Protection Does Not Mean Security: Parties agree to seek and maintain a comprehensive security procedure that contains appropriate security measures to safeguard the subject to EAR information to avoid deemed export activities.
No Consent to Transfer: Authorization to release and transfer internally should be subject to policies and parties should be aware of each other’s policies which should be treated as annex of the non-disclosure agreement.
Right to Request: Parties should agree on that due to export control requirements where applicable, both parties may have the right to request any type of information from each other and to submit it to competent authorities and this does not constitute the breach of the non-disclosure agreement unless disclosed information is deemed export.
Due Care: In non-disclosure agreement parties should agree that both parties shall employ the degree of care that would be exercised by a prudent manager in discharging obligations and show their best efforts to perform their obligations and rights in a professional manner, with due care and compliant with applicable export control regulations.
Compelled Disclosure: Rights and liabilities of both parties in a form of policy in case of compelled disclosure to legal or administrative authorities shall be described to avoid any breach of export control regulations.
Remedies: It is obvious that money damages would not be a sufficient remedy for any breach by means of export control regulations.

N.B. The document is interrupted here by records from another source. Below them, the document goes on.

From an optimization exercise on the open Yosys and OpenROAD flow, aimed at small area and a short achievable clock period; shortcuts taken in it are not production practice.
Only simulation tests tie the RTL to the original design; equivalence was not proved.
Power is estimated from default activity; no workload was simulated.

[flow/design.v]
module fp_add #(
    parameter pDATA_WIDTH = 64,
    parameter pEXP_WIDTH  = 11,
    parameter pFRAC_WIDTH = 52
) (
    input  [(pDATA_WIDTH-1):0] in_A,
    input  [(pDATA_WIDTH-1):0] in_B,
    input                      clk,
    input                      rst_n,
    input                      in_valid,
    output [(pDATA_WIDTH-1):0] result,
    output                     out_valid
);
    wire [10:0] ea_s0 = in_A[62:52];
    wire [10:0] eb_s0 = in_B[62:52];
    wire [6:0] dab_s0;
    wire [6:0] dba_s0;
    wire [5:0] dh_s0;
    fpa_add #(.N(7)) u_dab_0 (.a({1'b0, ea_s0[5:0]}), .b({1'b1, ~eb_s0[5:0]}), .ci(1'b1), .s(dab_s0));
    fpa_add #(.N(7)) u_dba_0 (.a({1'b0, eb_s0[5:0]}), .b({1'b1, ~ea_s0[5:0]}), .ci(1'b1), .s(dba_s0));
    fpa_add #(.N(6)) u_dh_0 (.a({1'b0, ea_s0[10:6]}), .b({1'b1, ~eb_s0[10:6]}), .ci(1'b1), .s(dh_s0));
    wire elt_s0 = dh_s0[5] | (~|dh_s0 & dab_s0[6]);
    reg v_al;
    always @(posedge clk or negedge rst_n)
        if (!rst_n) v_al <= 1'b0;
        else v_al <= in_valid;
    reg [63:0] A_al;
    always @(posedge clk) A_al <= in_A;
    reg [63:0] B_al;
    always @(posedge clk) B_al <= in_B;
    reg [6:0] dab_al;
    always @(posedge clk) dab_al <= dab_s0;
    reg [6:0] dba_al;
    always @(posedge clk) dba_al <= dba_s0;
    reg [5:0] dh_al;
    always @(posedge clk) dh_al <= dh_s0;
    reg elt_al;
    always @(posedge clk) elt_al <= elt_s0;
    wire xa_s1 = &A_al[62:52];
    wire xb_s1 = &B_al[62:52];
    wire mza_s1 = ~|A_al[51:0];
    wire mzb_s1 = ~|B_al[51:0];
    wire nan_s1 = (xa_s1 & ~mza_s1) | (xb_s1 & ~mzb_s1) | (xa_s1 & xb_s1 & (A_al[63] ^ B_al[63]));
    wire spec_s1 = xa_s1 | xb_s1;
    wire isg_s1 = xa_s1 ? A_al[63] : B_al[63];
    wire dh0_s1 = ~|dh_al;
    wire dh1_s1 = (dh_al == 6'd1);
    wire dhm_s1 = (dh_al == 6'h3F);
    wire sat_s1 = (~dh_al[5] & ~dh0_s1 & ~dh1_s1) | (dh1_s1 & ~dab_al[6]) | (dh_al[5] & ~dhm_s1) | (dhm_s1 & ~dba_al[6]);
    wire [5:0] sh_s1 = elt_al ? dba_al[5:0] : dab_al[5:0];
    wire eeq_s1 = dh0_s1 & ~|dab_al[5:0];
    wire ha_s1 = |A_al[62:52];
    wire hb_s1 = |B_al[62:52];
    wire [52:0] bm_s1 = elt_al ? {hb_s1, B_al[51:0]} : {ha_s1, A_al[51:0]};
    wire [52:0] sm_s1 = elt_al ? {ha_s1, A_al[51:0]} : {hb_s1, B_al[51:0]};
    wire [10:0] be_s1 = elt_al ? B_al[62:52] : A_al[62:52];
    wire mlt_s1;
    fpa_lt #(.N(52)) u_mlt_1 (.a(A_al[51:0]), .b(B_al[51:0]), .lt(mlt_s1));
    wire swap_s1 = elt_al | (eeq_s1 & mlt_s1);
    wire swm_s1 = eeq_s1 & mlt_s1;
    wire sgn_s1 = nan_s1 ? 1'b0 : (spec_s1 ? isg_s1 : (swap_s1 ? B_al[63] : A_al[63]));
    wire sub_s1 = A_al[63] ^ B_al[63];
    wire [55:0] r0_s1 = {sm_s1, 3'b000};
    wire [55:0] r1_s1 = sh_s1[0] ? {1'd0, r0_s1[55:1]} : r0_s1;
    wire t1_s1 = sh_s1[0] & r0_s1[0];
    wire [55:0] r2_s1 = sh_s1[1] ? {2'd0, r1_s1[55:2]} : r1_s1;
    wire t2_s1 = sh_s1[1] & |r1_s1[1:0];
    wire [55:0] r3_s1 = sh_s1[2] ? {4'd0, r2_s1[55:4]} : r2_s1;
    wire t3_s1 = sh_s1[2] & |r2_s1[3:0];
    wire s3_s1 = sh_s1[3] | sat_s1;
    wire s4_s1 = sh_s1[4] | sat_s1;
    wire s5_s1 = sh_s1[5] | sat_s1;
    wire [55:0] r4_s1 = s3_s1 ? {8'd0, r3_s1[55:8]} : r3_s1;
    wire t4_s1 = s3_s1 & |r3_s1[7:0];
    wire [55:0] r5_s1 = s4_s1 ? {16'd0, r4_s1[55:16]} : r4_s1;
    wire t5_s1 = s4_s1 & |r4_s1[15:0];
    wire [55:0] r6_s1 = s5_s1 ? {32'd0, r5_s1[55:32]} : r5_s1;
    wire t6_s1 = s5_s1 & |r5_s1[31:0];
    wire [55:0] al_s1 = {r6_s1[55:1], r6_s1[0] | t1_s1 | t2_s1 | t3_s1 | t4_s1 | t5_s1 | t6_s1};
    wire [10:0] be1_s1;
    fpa_inc #(.N(11)) u_be1_1 (.a(be_s1), .ci(1'b1), .s(be1_s1), .co());
    reg v_add;
    always @(posedge clk or negedge rst_n)
        if (!rst_n) v_add <= 1'b0;
        else v_add <= v_al;
    reg [55:0] al_add;
    always @(posedge clk) al_add <= al_s1;
    reg [10:0] be1_add;
    always @(posedge clk) be1_add <= be1_s1;
    reg [52:0] bm_add;
    always @(posedge clk) bm_add <= bm_s1;
    reg nan_add;
    always @(posedge clk) nan_add <= nan_s1;
    reg sgn_add;
    always @(posedge clk) sgn_add <= sgn_s1;
    reg spec_add;
    always @(posedge clk) spec_add <= spec_s1;
    reg sub_add;
    always @(posedge clk) sub_add <= sub_s1;
    reg swm_add;
    always @(posedge clk) swm_add <= swm_s1;
    wire ib_s2 = sub_add & swm_add;
    wire ia_s2 = sub_add & ~swm_add;
    wire [56:0] sum0_s2;
    fpa_add #(.N(57)) u_add_2 (.a({1'b0, bm_add, 3'b000} ^ {57{ib_s2}}), .b({1'b0, al_add} ^ {57{ia_s2}}), .ci(sub_add), .s(sum0_s2));
    wire [56:0] sum_s2 = spec_add ? {1'b1, 51'd0, nan_add, 4'd0} : sum0_s2;
    wire [10:0] bex_s2 = spec_add ? 11'h7FF : be1_add;
    reg v_n1;
    always @(posedge clk or negedge rst_n)
        if (!rst_n) v_n1 <= 1'b0;
        else v_n1 <= v_add;
    reg [10:0] bex_n1;
    always @(posedge clk) bex_n1 <= bex_s2;
    reg sgn_n1;
    always @(posedge clk) sgn_n1 <= sgn_add;
    reg [56:0] sum_n1;
    always @(posedge clk) sum_n1 <= sum_s2;
    wire z5_s3 = ~|sum_n1[56:25];
    wire [56:0] n1_s3 = z5_s3 ? {sum_n1[24:0], 32'd0} : sum_n1;
    wire z4_s3 = ~|n1_s3[56:41];
    wire [56:0] n2_s3 = z4_s3 ? {n1_s3[40:0], 16'd0} : n1_s3;
    wire [10:0] eh_s3;
    fpa_add #(.N(11)) u_eh_3 (.a(bex_n1), .b({5'b11111, ~z5_s3, ~z4_s3, 4'b1111}), .ci(1'b1), .s(eh_s3));
    wire z3_s4 = ~|n2_s3[56:49];
    wire [56:0] n3_s4 = z3_s4 ? {n2_s3[48:0], 8'd0} : n2_s3;
    wire z2_s5 = ~|n3_s4[56:53];
    wire [56:0] n4_s5 = z2_s5 ? {n3_s4[52:0], 4'd0} : n3_s4;
    reg v_n4;
    always @(posedge clk or negedge rst_n)
        if (!rst_n) v_n4 <= 1'b0;
        else v_n4 <= v_n1;
    reg [10:0] eh_n4;
    always @(posedge clk) eh_n4 <= eh_s3;
    reg [56:0] n4_n4;
    always @(posedge clk) n4_n4 <= n4_s5;
    reg sgn_n4;
    always @(posedge clk) sgn_n4 <= sgn_n1;
    reg z2_n4;
    always @(posedge clk) z2_n4 <= z2_s5;
    reg z3_n4;
    always @(posedge clk) z3_n4 <= z3_s4;
    wire z1_s6 = ~|n4_n4[56:55];
    wire [56:0] n5_s6 = z1_s6 ? {n4_n4[54:0], 2'd0} : n4_n4;
    wire z0_s6 = ~n5_s6[56];
    wire [56:0] n6_s6 = z0_s6 ? {n5_s6[55:0], 1'd0} : n5_s6;
    wire zero_s6 = ~n6_s6[56];
    wire [10:0] e1_s6;
    fpa_add #(.N(11)) u_e1_6 (.a(eh_n4), .b({7'b1111111, ~z3_n4, ~z2_n4, ~z1_s6, ~z0_s6}), .ci(1'b1), .s(e1_s6));
    wire rup_s6 = n6_s6[3] & (n6_s6[4] | |n6_s6[2:0]);
    wire [51:0] fm_s6 = n6_s6[55:4];
    wire [10:0] fe_s6 = zero_s6 ? 11'd0 : e1_s6;
    wire fs_s6 = sgn_n4 & ~zero_s6;
    wire fr_s6 = rup_s6;
    wire [62:0] mr_s7;
    fpa_inc #(.N(63)) u_inc_7 (.a({fe_s6, fm_s6}), .ci(fr_s6), .s(mr_s7), .co());
    wire [63:0] res_s7 = {fs_s6, mr_s7};
    reg v_o;
    always @(posedge clk or negedge rst_n)
        if (!rst_n) v_o <= 1'b0;
        else v_o <= v_n4;
    reg [63:0] res_o;
    always @(posedge clk) res_o <= res_s7;
    assign result = res_o;
    assign out_valid = v_o;
endmodule
module fpa_add #(parameter N = 8) (
    input  [N-1:0] a,
    input  [N-1:0] b,
    input          ci,
    output [N-1:0] s
);
    localparam M = N + 1;
    localparam L = (M <= 2) ? 1 : (M <= 4) ? 2 : (M <= 8) ? 3 : (M <= 16) ? 4 : (M <= 32) ? 5 : (M <= 64) ? 6 : 7;
    wire [M-1:0] g0 = {a & b, ci};
    wire [M-1:0] p0 = {a ^ b, 1'b0};
    wire [(L+1)*M-1:0] G, P;
    assign G[M-1:0] = g0;
    assign P[M-1:0] = p0;
    genvar l, i;
    generate
        for (l = 0; l < L; l = l + 1) begin : lv
            for (i = 0; i < M; i = i + 1) begin : bt
                if ((i >> l) & 1) begin : c
                    assign G[(l+1)*M+i] = G[l*M+i] | (P[l*M+i] & G[l*M+((i>>l)<<l)-1]);
                    assign P[(l+1)*M+i] = P[l*M+i] & P[l*M+((i>>l)<<l)-1];
                end else begin : w
                    assign G[(l+1)*M+i] = G[l*M+i];
                    assign P[(l+1)*M+i] = P[l*M+i];
                end
            end
        end
    endgenerate
    assign s = p0[M-1:1] ^ G[L*M +: N];
endmodule
module fpa_inc #(parameter N = 8) (
    input  [N-1:0] a,
    input          ci,
    output [N-1:0] s,
    output         co
);
    localparam M = N + 1;
    localparam L = (M <= 2) ? 1 : (M <= 4) ? 2 : (M <= 8) ? 3 : (M <= 16) ? 4 : (M <= 32) ? 5 : (M <= 64) ? 6 : 7;
    wire [(L+1)*M-1:0] P;
    assign P[M-1:0] = {a, ci};
    genvar l, i;
    generate
        for (l = 0; l < L; l = l + 1) begin : lv
            for (i = 0; i < M; i = i + 1) begin : bt
                if ((i >> l) & 1) begin : c
                    assign P[(l+1)*M+i] = P[l*M+i] & P[l*M+((i>>l)<<l)-1];
                end else begin : w
                    assign P[(l+1)*M+i] = P[l*M+i];
                end
            end
        end
    endgenerate
    assign s = a ^ P[L*M +: N];
    assign co = P[L*M+N];
endmodule
module fpa_lt #(parameter N = 8) (
    input  [N-1:0] a,
    input  [N-1:0] b,
    output         lt
);
    localparam L = (N <= 2) ? 1 : (N <= 4) ? 2 : (N <= 8) ? 3 : (N <= 16) ? 4 : (N <= 32) ? 5 : (N <= 64) ? 6 : 7;
    localparam W = 1 << L;
    wire [W-1:0] g0 = {{(W-N){1'b0}}, ~a & b};
    wire [W-1:0] e0 = {{(W-N){1'b1}}, ~(a ^ b)};
    wire [2*W-1:0] G, E;
    assign G[W +: W] = g0;
    assign E[W +: W] = e0;
    genvar i;
    generate
        for (i = 1; i < W; i = i + 1) begin : nd
            assign G[i] = G[2*i+1] | (E[2*i+1] & G[2*i]);
            assign E[i] = E[2*i+1] & E[2*i];
        end
    endgenerate
    assign lt = G[1];
endmodule
[flow/flow/run.sh]
#!/bin/bash
bash standard.sh ADDER_MAP_FILE= SETUP_SLACK_MARGIN=8.9 \
  "CTS_ARGS=-sink_clustering_enable -repair_clock_nets -sink_clustering_size 14 -sink_clustering_max_diameter 50 -balance_levels -dont_use_dummy_load -buf_list sky130_fd_sc_hd__clkbuf_8 -root_buf sky130_fd_sc_hd__clkbuf_16" \
  POST_GLOBAL_PLACE_TCL=$PWD/flow/post_gpl.tcl "BUFFER_PORTS_ARGS=-buffer_cell sky130_fd_sc_hd__buf_1" finish > standard.log 2>&1
[flow/flow/post_gpl.tcl]
# POST_GLOBAL_PLACE hook: every port got a buf_1 buffer (BUFFER_PORTS_ARGS); make the
# output ports' buffers buf_2, which drive the output load faster.
foreach port [get_ports -filter "direction == output"] {
  set net [get_nets [get_full_name $port]]
  foreach pin [get_pins -of_objects $net -filter "direction == output"] {
    set inst [get_cells -of_objects $pin]
    if {[get_property $inst ref_name] eq "sky130_fd_sc_hd__buf_1"} {
      replace_cell $inst sky130_fd_sc_hd__buf_2
    }
  }
}
[flow/standard.sh]
#!/bin/bash
# synth_recipe.tcl (not shown) runs the flow's synth.tcl, then flattens the netlist and writes it again
# the make line also repeats each setting of config.mk as NAME=value (left out here)
make -C /OpenROAD-flow-scripts/flow DESIGN_CONFIG=/design/flow/config.mk WORK_HOME=/design/flow/orfs CLKGATE_MAP_FILE= SYNTH_SCRIPT=/design/flow/synth_recipe.tcl "${@:-finish}"
[flow/config.mk]
export PLATFORM = sky130hd
export DESIGN_NAME = fp_add
export DESIGN_NICKNAME = fp_add
export VERILOG_FILES = /design/flow/design.v
export SDC_FILE = /design/flow/constraint.sdc
export NUM_CORES = 8
export LEC_CHECK = 0
export ABC_AREA = 1
export CAP_MARGIN = 20
export CORE_MARGIN = 2
export CORE_UTILIZATION = 60
export SLEW_MARGIN = 20
[flow/constraint.sdc]
create_clock -name core_clock -period 12.5 [get_ports {clk}]
set_input_delay 2.5000 -clock core_clock [delete_from_list [all_inputs] [get_ports {clk}]]
set_output_delay 2.5000 -clock core_clock [all_outputs]
set_load 0.01 [all_outputs]
==> run summary, run 1 <==
fin nets=4308; largest cells by area after synthesis=dfxtp_1 36%, nand2_1 18%, o21ai_0 6.8%; Syn. warnings=1; Syn Nets=4201; min cycle time layout=3570 ps; Slew @ Worst Pin=1130 ps; maxcap violations=0; CP endpoint kind=output port; input/output buffers=195; CTS tree=done; Clock Skew=55.7 ps; library cells used by synthesis=66; Vias per Instance=5.31; status=finished clean; final WL=73700 um; Cell Area, Synth=0.0269 sq mm; critical path type=reg2out; first drt pass iteration count=8; Post-DP HPWL=56900 um; Top FF cell, synth=dfxtp_1; post-synth top area share=35.5%; final setup TNS=0 ps; Placement Setup Slack=8300 ps; #FFs+latches synth=482; Max stage delay cell, worst path=dfrtp_1; n_diodes=0; CP top delay family=flip-flops; Final period util=28.5%; Worst-path clk slew=80 ps; synthesized area per cell=6.60 sq um; GR Overflow Total=0; clock root buffer=clkbuf_16; layout cell share with drive strength beyond 1=8.29%; Setup violations, final=0; most frequent cells in the layout=1263 x nand2_1, 474 x dfxtp_1, 410 x inv_1; worst-case vdd ir drop=130 uV; commonest non-fill, non-tap cell in the layout=nand2_1; largest net degree at the start of global routing=116; total clock buffers created by CTS=49; gr usage total=31.0%; LEAKAGE=0.0141 uW; number of global-route vias before repair=22700; fillers=4304; fin. max-slew vios=0; Die Height=216 um; Synth area leader=dfxtp_1; CP cell instances=buf_2; first-pass GRT wire length=117000 um; max_slew headroom=24.3%; fmax=280 MHz; Die ar.=0.0465 sq mm; TritonCTS Sinks=482; Async SR Flop Fraction=1.04%; hold crit path type=reg2reg; Worst EP arrival=1070 ps; Wirelength per Cell=15.5 um; DRC=0; CTS H-tree lvls=2; 1st-iter DRT viols=2499; critical path buffer and inverter count=1; Antenna Violating Nets Remaining=0; CP Max Fanout=1; Final Worst Setup Slack=8930 ps; Initial Util=60.8%; area delta synth->final=7.05%; RSZ-0062 raised after global routing=true; Boundary Pins=196; core area=0.0442 sq mm; Skew-Pair Late Insertion Delay=560 ps; cell count after synthesis=4070; Hold-fix buffers, CTS=0; vias=25300; register area share after synthesis=36.0%; initial antenna violation count=1; Power Density=178 mW/mm^2; Hold Vio Cnt, Final=0; Max stage delay on crit path=380 ps; Clock Path Buffers=3; number of synthesized flops with an enable pin=0; startpoint class of the critical path=flip-flop; cell row count=77; required time of the worst setup path=10000 ps; Die X=216 um
[power by group]
group,internal [uW],switching (uW),total [uW]
clock,386,494,880
sequential,1880,212,2090
combinational,720,1420,2140
total,2990,2120,5110
[cell families (layout without fill, tap and decap cells)]
family                 Yosys count  in the layout  synth area share, %
flip-flops                     482            482                 36.0
AO/OA/AOI/OAI                  611            611                 12.3
multiplexers                    24             24                0.894
AND/OR/NAND/NOR               2145           2152                 34.2
XOR/XNOR                       202            202                 6.96
buffers and inverters          606            704                 9.62
[Yosys cell counts, drive strengths merged (2+ instances only)]
cell type  number
a21boi          4
a21oi         112
a221oi          2
a31oi          12
and2            2
and3            3
buf            89
clkbuf         82
clkinv          2
dfrtp           5
dfxtp         477
inv           433
mux2i          24
nand2        1281
nand3         286
nand3b          2
nand4          57
nor2          360
nor3           40
nor3b           4
nor4           32
o211ai          8
o21a           25
o21ai         428
o21bai          4
o221ai          3
o22ai           8
or2            77
xnor2          53
xor2          149
[state kept, by name, summed over array words and instances, names as in the netlist, 6 cells and up]
| signal | flops |
|---|---|
| dab_al | 7 |
| al_add | 56 |
| B_al | 64 |
| dh_al | 6 |
| A_al | 64 |
| n4_n4 | 57 |
| sum_n1 | 57 |
| dba_al | 6 |
| bm_add | 53 |
| eh_n4 | 11 |
| be1_add | 11 |
| res_o | 64 |
| bex_n1 | 11 |
[final timing paths]
kind / cells past startpoint / slack, ps / start / to
min in group asynchronous: 1 / 1780 / rst_n / v_n4$_DFF_PN0_
hold / removal: 0 / 280 / sgn_n1$_DFF_P_ / sgn_n4$_DFF_P_
setup / recovery: 1 / 8930 / v_o$_DFF_PN0_ / out_valid
setup reg to reg: 19 / 9100 / elt_al$_DFF_P_ / al_add[0]$_DFF_P_
hold reg to reg: 0 / 280 / sgn_n1$_DFF_P_ / sgn_n4$_DFF_P_
max in group asynchronous: 1 / 10500 / rst_n / v_add$_DFF_PN0_
[cell type report]
cell class | instances | area (sq um) | area share, %
Timing Repair Buffer | 220 | 1080 | 3.76
Sequential cell | 482 | 9680 | 33.7
Inverter | 435 | 1660 | 5.77
Multi-Input combinational cell | 2989 | 14900 | 51.7
Tap cell | 592 | 741 | 2.57
Clock buffer | 49 | 731 | 2.54
[metrics by stage]
step / hold slack, ps / area [sq um] / util, % / cells / power [uW]
2_1_floorplan: 310 / 26900 / - / 4070 / 3630
3_3_place_gp: 311 / 27700 / 62.6 / 4708 / 4170
3_5_place_dp: 312 / 27800 / 62.8 / 4708 / 4190
4_1_cts: 275 / 28600 / 64.6 / 4759 / 5090
5_1_grt: 276 / 28800 / 65.1 / 4767 / 5500
6_report: 275 / 28800 / 65.1 / 4767 / 5110
[metal layers]
layer	up-vias	share of wire (%)	GRT usage, %
met5	-	0	0
met4	0	2.8	8.76
met3	140	8.3	5.17
met2	932	42	47.1
met1	11100	47	45.4
li1	13100	-	-
[repair_timing]
action / CTS / global route
setup buffers: 0 / 3
hold endpoints to repair: 0 / 0
cloned: 2 / 5
pin swaps: 2 / 6
setup endpoints to repair: 130 / 125
resized for setup: 11 / 34
==> inputs of run 2 (changes only) <==
==> flow/flow/run.sh (replaced) <==
#!/bin/bash
# The standard layout (standard.sh), with these changes:
#  - timing repair aimed below the clock period (SETUP_SLACK_MARGIN);
#  - clock tree: sink clusters of at most 16 flip-flops, clkbuf_8 below a clkbuf_16 root;
#  - port buffers: buf_1 on every port (BUFFER_PORTS_ARGS), then flow/post_gpl.tcl makes the
#    output ports' buffers buf_2.
# standard.sh's make output goes to standard.log; each step's full log is under orfs/logs.
bash standard.sh ADDER_MAP_FILE= SETUP_SLACK_MARGIN=8.9 \
  "CTS_ARGS=-sink_clustering_enable -repair_clock_nets -sink_clustering_size 16 -sink_clustering_max_diameter 60 -dont_use_dummy_load -buf_list sky130_fd_sc_hd__clkbuf_8 -root_buf sky130_fd_sc_hd__clkbuf_16" \
  POST_GLOBAL_PLACE_TCL=$PWD/flow/post_gpl.tcl "BUFFER_PORTS_ARGS=-buffer_cell sky130_fd_sc_hd__buf_1" finish > standard.log 2>&1
==> run summary, run 2 <==
largest net degree at the start of global routing=116; synth cell count leaders=1265 x nand2_1, 477 x dfxtp_1, 414 x inv_1; Max stage delay on crit path=380 ps; Die ar.=0.0465 sq mm; first drt pass iteration count=6; Initial Util=60.8%; count leader, synth=nand2_1; vias=25200; Synth area leader=dfxtp_1; Comb power frac=42.3%; Max stage delay cell, worst path=dfrtp_1; Hold-fix buffers, CTS=0; LEAKAGE=0.0140 uW; hold crit path type=reg2reg; number of global-route vias before repair=22500; Syn. warnings=1; critical path type=reg2out; Setup violations, final=0; Clock Path Buffers=3; largest cells by area after synthesis=dfxtp_1 36%, nand2_1 18%, o21ai_0 6.8%; initial antenna violation count=1; commonest non-fill, non-tap cell in the layout=nand2_1; cell row count=77; startpoint class of the critical path=flip-flop; max_slew headroom=26.6%; library cells used by synthesis=66; fin nets=4298; Die X=216 um; Slew @ Worst Pin=1090 ps; Top FF cell, synth=dfxtp_1; cell count after synthesis=4070; CP endpoint kind=output port; Wirelength per Cell=15.5 um; clock root buffer=clkbuf_16; largest registers=A_al: 64 flops, B_al: 64 flops, res_o: 64 flops; fmax=281 MHz; Syn Nets=4201; maxcap violations=0; RSZ-0062 raised after global routing=true; register area share after synthesis=36.0%; TritonCTS Sinks=482; final WL=73500 um; GR Overflow Total=0; final setup TNS=0 ps; worst-case vdd ir drop=141 uV; area delta synth->final=6.56%; Skew-Pair Late Insertion Delay=560 ps; critical path buffer and inverter count=1; fillers=4324; Async SR Flop Fraction=1.04%; CP Max Fanout=1; min cycle time layout=3550 ps; synthesized area per cell=6.60 sq um; #FFs+latches synth=482; Worst-path clk slew=90 ps; Net Sw Frac=41.8%; post-synth top area share=35.5%; Die Height=216 um; Final Power=5040 uW; fin. max-slew vios=0; Vias per Instance=5.30; Layout Cells excl Fill=4757; number of synthesized flops with an enable pin=0; status=finished clean; CP top delay family=flip-flops; CP cell instances=buf_2; gr usage total=30.9%; area of the multi-input gates=0.0149 sq mm; Post-DP HPWL=56900 um; Final period util=28.4%; Antenna Violating Nets Remaining=0; CTS tree=done; input/output buffers=195; placed cells=4708; final core occ=64.8%; layout cell share with drive strength beyond 1=8.07%; core area=0.0442 sq mm; internal power=2930 uW; n_diodes=0; sequential cell area=0.00968 sq mm; CTS H-tree lvls=2; total clock buffers created by CTS=41; P_sw=2110 uW; part of the power in the clock network=16.2%; required time of the worst setup path=10000 ps; Worst EP arrival=1050 ps; Hold Vio Cnt, Final=0; Flop pwr share=41.5%; most frequent cells in the layout=1263 x nand2_1, 474 x dfxtp_1, 410 x inv_1; Power Density=176 mW/mm^2; Boundary Pins=196; Cell Area, Synth=0.0269 sq mm; Clock Skew=46.5 ps; DRC=0; hold slack final=296 ps; first-pass GRT wire length=116000 um; 1st-iter DRT viols=2641
-- run 2: cell counts after synthesis --
No cell type changed its count.
-- run 2: logic make-up (layout without fill, tap and decap cells) --
| group | count (synthesis) | after routing | synth area share (%) |
|---|---|---|---|
| xor+xnor | 202 | 202 | 6.96 |
| simple gates | 2145 | 2151 | 34.2 |
| mux | 24 | 24 | 0.894 |
| buf+inv | 606 | 695 | 9.62 |
| compound gates | 611 | 611 | 12.3 |
| flops | 482 | 482 | 36.0 |
-- run 2: layout make-up --
| cell class | count | area share, % |
|---|---|---|
| tap | 592 | 2.59 |
| multi-input combinational | 2988 | 51.9 |
| timing repair buffer | 219 | 3.77 |
| inverter | 435 | 5.78 |
| sequential | 482 | 33.8 |
| clock buffer | 41 | 2.17 |
-- run 2: per-stage QoR --
| step | cell area, sq um | worst slack (ps) |
|---|---|---|
| 6_report | 28600 | 8950 |
| 5_1_grt | 28600 | 8890 |
| 4_1_cts | 28500 | 8870 |
| 3_5_place_dp | 27800 | 8300 |
| 3_3_place_gp | 27700 | 8340 |
| 2_1_floorplan | 26900 | 8840 |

Parties are suggested to seek specific performance and to draft remedy clauses accordingly.
As stated above, export control is not a contract linked matter. It originates in technology and information owned and controlled in a different jurisdiction. While parties assume that non-disclosure agreements by and between themselves are enough to secure the confidentiality, any tolerance or ignorance of export control perspective may ultimately result with crippling conflicts.